El doctor Santiago Antúnez de Mayolo Rynning cuenta que en el antiguo Perú se prestó atención a la alimentación de las gestantes. Es más, comenta que seis meses antes de la concepción se consumían productos ricos en minerales, vitaminas y otros nutrientes y se llevaba una vida lo más sana posible (ojo, fiesteros) en el entendido de que esa salud y fortaleza se transmitían al niño por nacer. La madre aseguraba su ingesta de vitaminas (especialmente del complejo B), ácido fólico y bacterias benéficas, consumiendo chichas elaboradas con diversos cereales andinos. Una vez nacida la criatura su nutrición se garantizaba —al menos en los tres primeros años y a veces más— con la leche materna, el alimento más completo y benéfico para el cerebro.

Últimamente, fuera de oír sobre la película “La teta asustada”, más bien asusta lo pronto que las madres jóvenes destetan a sus bebes o simplemente obvian esto tan saludable de darles la teta. En el antiguo Perú, también, la estimulación temprana era practicada y se conocían las capacidades y necesidades de cada etapa. Para Antúnez de Mayolo, esto llevó a que en el tiempo de los incas “el Perú fuera la primera nación de América”.

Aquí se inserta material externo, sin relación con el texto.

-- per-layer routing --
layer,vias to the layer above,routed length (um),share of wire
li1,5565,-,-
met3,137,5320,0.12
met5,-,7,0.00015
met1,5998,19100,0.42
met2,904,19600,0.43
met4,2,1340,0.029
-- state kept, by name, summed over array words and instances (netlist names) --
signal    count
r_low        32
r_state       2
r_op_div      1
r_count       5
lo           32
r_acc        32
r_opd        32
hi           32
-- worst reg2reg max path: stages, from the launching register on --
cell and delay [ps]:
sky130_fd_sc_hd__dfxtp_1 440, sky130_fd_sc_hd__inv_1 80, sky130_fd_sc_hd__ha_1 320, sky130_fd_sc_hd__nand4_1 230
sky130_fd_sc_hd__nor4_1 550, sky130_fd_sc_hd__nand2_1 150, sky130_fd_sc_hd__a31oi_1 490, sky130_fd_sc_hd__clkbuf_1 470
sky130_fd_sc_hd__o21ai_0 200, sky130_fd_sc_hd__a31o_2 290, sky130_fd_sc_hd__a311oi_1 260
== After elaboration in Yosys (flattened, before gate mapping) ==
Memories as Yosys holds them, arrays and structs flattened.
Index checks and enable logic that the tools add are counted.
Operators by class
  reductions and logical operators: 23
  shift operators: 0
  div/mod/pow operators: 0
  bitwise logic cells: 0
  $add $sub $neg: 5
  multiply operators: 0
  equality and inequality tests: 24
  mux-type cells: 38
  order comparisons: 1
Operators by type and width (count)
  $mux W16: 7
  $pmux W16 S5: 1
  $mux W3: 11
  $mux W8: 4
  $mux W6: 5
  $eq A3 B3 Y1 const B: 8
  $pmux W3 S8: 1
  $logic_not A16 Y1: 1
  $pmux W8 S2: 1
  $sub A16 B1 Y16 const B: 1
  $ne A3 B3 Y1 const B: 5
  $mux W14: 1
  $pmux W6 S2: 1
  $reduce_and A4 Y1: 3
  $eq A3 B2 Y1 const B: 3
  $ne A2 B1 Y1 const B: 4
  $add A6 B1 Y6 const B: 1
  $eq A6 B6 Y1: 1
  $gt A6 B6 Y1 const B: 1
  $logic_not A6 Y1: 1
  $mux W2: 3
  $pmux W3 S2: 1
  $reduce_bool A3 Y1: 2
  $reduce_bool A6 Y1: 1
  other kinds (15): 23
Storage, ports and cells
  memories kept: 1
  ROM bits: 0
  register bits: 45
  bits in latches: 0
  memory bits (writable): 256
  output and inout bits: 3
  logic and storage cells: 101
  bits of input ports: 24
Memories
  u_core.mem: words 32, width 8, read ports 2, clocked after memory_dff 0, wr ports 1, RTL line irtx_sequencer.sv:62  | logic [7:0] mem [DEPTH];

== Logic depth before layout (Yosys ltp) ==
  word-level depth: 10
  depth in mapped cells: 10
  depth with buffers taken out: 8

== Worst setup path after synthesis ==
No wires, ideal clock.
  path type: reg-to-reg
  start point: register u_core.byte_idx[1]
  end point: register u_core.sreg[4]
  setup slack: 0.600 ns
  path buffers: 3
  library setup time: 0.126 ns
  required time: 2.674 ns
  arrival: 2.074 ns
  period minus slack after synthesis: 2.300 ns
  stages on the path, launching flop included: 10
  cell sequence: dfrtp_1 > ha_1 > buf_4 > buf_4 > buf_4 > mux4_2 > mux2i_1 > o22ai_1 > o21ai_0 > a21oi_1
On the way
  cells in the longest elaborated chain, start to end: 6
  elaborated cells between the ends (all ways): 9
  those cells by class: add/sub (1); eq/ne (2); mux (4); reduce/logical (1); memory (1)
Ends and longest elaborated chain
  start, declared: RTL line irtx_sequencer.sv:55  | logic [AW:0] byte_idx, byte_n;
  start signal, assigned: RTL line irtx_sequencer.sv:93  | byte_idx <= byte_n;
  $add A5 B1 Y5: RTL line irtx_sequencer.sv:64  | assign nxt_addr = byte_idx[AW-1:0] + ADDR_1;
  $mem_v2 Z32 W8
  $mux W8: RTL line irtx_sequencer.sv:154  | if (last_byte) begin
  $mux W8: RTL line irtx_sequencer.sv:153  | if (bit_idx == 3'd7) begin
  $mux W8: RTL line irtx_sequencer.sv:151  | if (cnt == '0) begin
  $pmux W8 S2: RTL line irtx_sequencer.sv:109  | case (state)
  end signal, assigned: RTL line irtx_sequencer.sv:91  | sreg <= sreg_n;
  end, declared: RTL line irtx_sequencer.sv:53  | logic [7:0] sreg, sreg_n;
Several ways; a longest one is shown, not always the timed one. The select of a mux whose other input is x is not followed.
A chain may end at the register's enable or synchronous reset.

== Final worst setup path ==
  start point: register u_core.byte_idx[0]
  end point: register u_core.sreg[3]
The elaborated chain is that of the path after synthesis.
--- src/rtl/l2_resp_tracker.sv ---
// In-order response steering for one L2 bank port: remembers the granted master per request.
// Optional protocol-error flag built only when L2_RESP_TRACK_ERR_EN is defined.
module l2_resp_tracker #(
  parameter int N_MASTERS  = 8,
  parameter int ID_WIDTH   = 3,
  parameter int DATA_WIDTH = 32,
  parameter int DEPTH      = 4,
  parameter int CNT_WIDTH  = 3
) (
  input  logic                  clk,
  input  logic                  rst_n,
  input  logic                  req_valid_i,
  input  logic                  req_gnt_i,
  input  logic [ID_WIDTH-1:0]   req_id_i,
  output logic                  stall_o,
  input  logic                  r_valid_i,
  input  logic [DATA_WIDTH-1:0] r_rdata_i,
  output logic [N_MASTERS-1:0]  r_valid_o,
  output logic [DATA_WIDTH-1:0] r_rdata_o,
  output logic [ID_WIDTH-1:0]   r_id_o,
  output logic [CNT_WIDTH-1:0]  outstanding_o,
  output logic                  err_o
);

  localparam int PW = $clog2(DEPTH);

  logic [ID_WIDTH-1:0]   mem_q [DEPTH];
  logic [PW-1:0]         wptr_q, wptr_d;
  logic [PW-1:0]         rptr_q, rptr_d;
  logic [CNT_WIDTH-1:0]  cnt_q, cnt_d;
  logic [N_MASTERS-1:0]  vld_q, vld_d;
  logic [DATA_WIDTH-1:0] data_q, data_d;
  logic [ID_WIDTH-1:0]   id_q, id_d;

  logic                  full;
  logic                  empty;
  logic                  push_req;
  logic                  push;
  logic                  pop;
  logic [ID_WIDTH-1:0]   pop_id;

  assign full     = (cnt_q == CNT_WIDTH'(DEPTH));
  assign empty    = (cnt_q == '0);
  assign push_req = req_valid_i & req_gnt_i;
  assign pop      = r_valid_i & ~empty;
  // At full, a same-cycle pop frees the slot the push lands in.
  assign push     = push_req & (~full | pop);
  assign pop_id   = mem_q[rptr_q];

  always_comb begin
    wptr_d = wptr_q;
    rptr_d = rptr_q;
    cnt_d  = cnt_q;
    vld_d  = '0;
    data_d = data_q;
    id_d   = id_q;
    if (push) begin
      wptr_d = wptr_q + PW'(1);
    end
    if (pop) begin
      rptr_d = rptr_q + PW'(1);
      data_d = r_rdata_i;
      id_d   = pop_id;
      for (int i = 0; i < N_MASTERS; i++) begin
        vld_d[i] = (pop_id == ID_WIDTH'(i));
      end
    end
    cnt_d = cnt_q + CNT_WIDTH'(push) - CNT_WIDTH'(pop);
  end

  always_ff @(posedge clk or negedge rst_n) begin
    if (!rst_n) begin
      wptr_q <= '0;
      rptr_q <= '0;
      cnt_q  <= '0;
      vld_q  <= '0;
      data_q <= '0;
      id_q   <= '0;
    end else begin
      wptr_q <= wptr_d;
      rptr_q <= rptr_d;
      cnt_q  <= cnt_d;
      vld_q  <= vld_d;
      data_q <= data_d;
      id_q   <= id_d;
    end
  end

  // ID storage needs no reset; the pointers define what is valid.
  always_ff @(posedge clk) begin
    if (push) begin
      mem_q[wptr_q] <= req_id_i;
    end
  end

  assign stall_o       = full;
  assign r_valid_o     = vld_q;
  assign r_rdata_o     = data_q;
  assign r_id_o        = id_q;
  assign outstanding_o = cnt_q;

`ifdef L2_RESP_TRACK_ERR_EN
  logic err_q, err_d;
  logic ovf;
  logic udf;
  logic bad_id;

  assign ovf    = push_req & full & ~pop;
  assign udf    = r_valid_i & empty;
  assign bad_id = pop & (int'(pop_id) >= N_MASTERS);
  assign err_d  = err_q | ovf | udf | bad_id;

  always_ff @(posedge clk or negedge rst_n) begin
    if (!rst_n) begin
      err_q <= 1'b0;
    end else begin
      err_q <= err_d;
    end
  end

  assign err_o = err_q;
`else
  assign err_o = 1'b0;
`endif

endmodule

Basándose en estos conocimientos ancestrales y los últimos hallazgos de las neurociencias (algo también por tomarse en cuenta al tiempo del desarrollo curricular), presentó en el 2007 el método ProEduPerú, al que para mal del país se le ha prestado muy poca atención. Recobrar lo mejor del pasado, recoger los aportes de las neurociencias y reconocer que nutrición y educación van de la mano sería un buen primer paso para avanzar con paso firme en la construcción del verdadero desarrollo.